The same can be said for content strategy. As content marketers we know why it’s vitally important —because it’s the strategic groundwork that sets up a successful end product. It’s the agreed-upon direction. It’s the wealth of information distilled down into project-specific details.
But sometimes clients just want the cooked spaghetti served up on a plate. And it’s not their fault. They don’t always get to see how we interact with a strategy document, hanging onto descriptions of how the audience thinks and feels so we can change the way they act. Or picking apart a single most important message to be sure we can pay it off with telling details. Or how we’re poring over tone and voice guidance to choose words that support our theme.

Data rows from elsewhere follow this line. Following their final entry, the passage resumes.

[src/rtl/hack_boot_loader.sv]
// Streams a length-prefixed Hack image into the instruction ROM, holding the CPU in reset until done.
// Optional trailing XOR checksum byte enabled with `define BOOT_CHECKSUM_EN.
module hack_boot_loader #(
  parameter int ADDR_W         = 15,
  parameter int TIMEOUT_CYCLES = 1000000
) (
  input  logic                clk,
  input  logic                reset,
  hack_boot_loader_if.slave   rx,
  input  logic                boot_start,
  output logic                rom_we,
  output logic [ADDR_W-1:0]   rom_addr,
  output logic [15:0]         rom_wdata,
  output logic                cpu_reset,
  output logic                busy,
  output logic                done,
  output logic                error
);

  typedef enum logic [2:0] {
    LEN_HI, LEN_LO, DATA_HI, DATA_LO, WRITE, DONE, ERROR
`ifdef BOOT_CHECKSUM_EN
    , CSUM
`endif
  } state_t;

  localparam int              TW        = $clog2(TIMEOUT_CYCLES + 1);
  localparam logic [TW-1:0]   TMO_LAST  = TW'(TIMEOUT_CYCLES - 1);
  localparam logic [31:0]     MAX_WORDS = 32'd1 << ADDR_W;

  state_t              state;
  logic [15:0]         len;
  logic [7:0]          hi;
  logic [ADDR_W-1:0]   idx;
  logic [TW-1:0]       tmo_cnt;
  logic                take, counting, tmo_exp, last, len_bad;
  logic [15:0]         len_in;
`ifdef BOOT_CHECKSUM_EN
  logic [7:0]          csum;
`endif

  always_comb begin
    rx.rx_ready = 1'b0;
    counting    = 1'b0;
    case (state)
      LEN_HI:                   rx.rx_ready = 1'b1;
      LEN_LO, DATA_HI, DATA_LO: begin rx.rx_ready = 1'b1; counting = 1'b1; end
`ifdef BOOT_CHECKSUM_EN
      CSUM:                     begin rx.rx_ready = 1'b1; counting = 1'b1; end
`endif
      default: ;
    endcase
  end

  assign take    = rx.rx_valid && rx.rx_ready;
  // An accepted byte in the expiring cycle beats the timeout.
  assign tmo_exp = counting && !take && (tmo_cnt == TMO_LAST);
  assign len_in  = {len[15:8], rx.rx_data};
  assign len_bad = (len_in == 16'd0) || (32'(len_in) > MAX_WORDS);
  // Compare in 32 bits so a full 2**ADDR_W image never sees a wrapped index.
  assign last    = (32'(idx) == 32'(len) - 32'd1);

  always_ff @(posedge clk) begin
    if (reset) begin
      state     <= LEN_HI;
      rom_we    <= 1'b0;
      rom_addr  <= '0;
      rom_wdata <= '0;
      cpu_reset <= 1'b1;
      busy      <= 1'b1;
      done      <= 1'b0;
      error     <= 1'b0;
      idx       <= '0;
      tmo_cnt   <= '0;
      len       <= '0;
      hi        <= '0;
`ifdef BOOT_CHECKSUM_EN
      csum      <= '0;
`endif
    end else begin
      rom_we  <= 1'b0;
      tmo_cnt <= (counting && !take) ? tmo_cnt + 1'b1 : '0;
`ifdef BOOT_CHECKSUM_EN
      if (take) csum <= csum ^ rx.rx_data;
`endif
      if (tmo_exp) begin
        state <= ERROR; error <= 1'b1; busy <= 1'b0;
      end else begin
        case (state)
          LEN_HI: if (take) begin len[15:8] <= rx.rx_data; state <= LEN_LO; end
          LEN_LO: if (take) begin
            if (len_bad) begin
              state <= ERROR; error <= 1'b1; busy <= 1'b0;
            end else begin
              len <= len_in; idx <= '0; state <= DATA_HI;
            end
          end
          DATA_HI: if (take) begin hi <= rx.rx_data; state <= DATA_LO; end
          DATA_LO: if (take) begin
            rom_we    <= 1'b1;
            rom_addr  <= idx;
            rom_wdata <= {hi, rx.rx_data};
            state     <= WRITE;
          end
          WRITE: begin
            if (last) begin
`ifdef BOOT_CHECKSUM_EN
              state <= CSUM;
`else
              state <= DONE; done <= 1'b1; busy <= 1'b0; cpu_reset <= 1'b0;
`endif
            end else begin
              idx   <= idx + 1'b1;
              state <= DATA_HI;
            end
          end
`ifdef BOOT_CHECKSUM_EN
          CSUM: if (take) begin
            if (rx.rx_data == csum) begin
              state <= DONE; done <= 1'b1; busy <= 1'b0; cpu_reset <= 1'b0;
            end else begin
              state <= ERROR; error <= 1'b1; busy <= 1'b0;
            end
          end
`endif
          DONE, ERROR: if (boot_start) begin
            state     <= LEN_HI;
            cpu_reset <= 1'b1;
            busy      <= 1'b1;
            done      <= 1'b0;
            error     <= 1'b0;
            idx       <= '0;
`ifdef BOOT_CHECKSUM_EN
            csum      <= '0;
`endif
          end
          default: state <= LEN_HI;
        endcase
      end
    end
  end

endmodule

Even when a deliverable like a sustainability report is clear to a client—they can envision it in its finished form—the team doing the work needs to step back and go deep in order to start writing. Here’s why:
Direction
Similar to a recipe, you can’t buy the groceries, measure the ingredients, or cook without it. Content strategy provides step-by-step instructions so that your team can do their best work, not guesswork.
Efficiency
When you skip strategy, projects take longer and cost more than they should. This is proven, and the evidence can be found in an old Dropbox folder of ours labeled “Round 10.” Without foundational strategy as the guide, it’s harder to get everyone to agree on what needs to be accomplished and how the story should be told.
Understanding
So often, the quality of the first draft is directly correlated to the quality of the content strategy brief. And especially the insights about the audience. Before we write a single word, we must be able to truly understand and empathize with the people who will be reading our content.
Results
An up-front investment in strategy will pay dividends when the final deliverable is on brand, on message, and resonates with the audience.
When we start with strategy, the entire team from client-side marketers, product managers, and leadership to creative directors, writers, and designers are all working from the same recipe. And success is that much sweeter when we develop a greater understanding for what it takes to get a stellar end result that resonates with your audience and inspires action. It’s a process. But when done right, we can all cook our spaghetti and eat it too.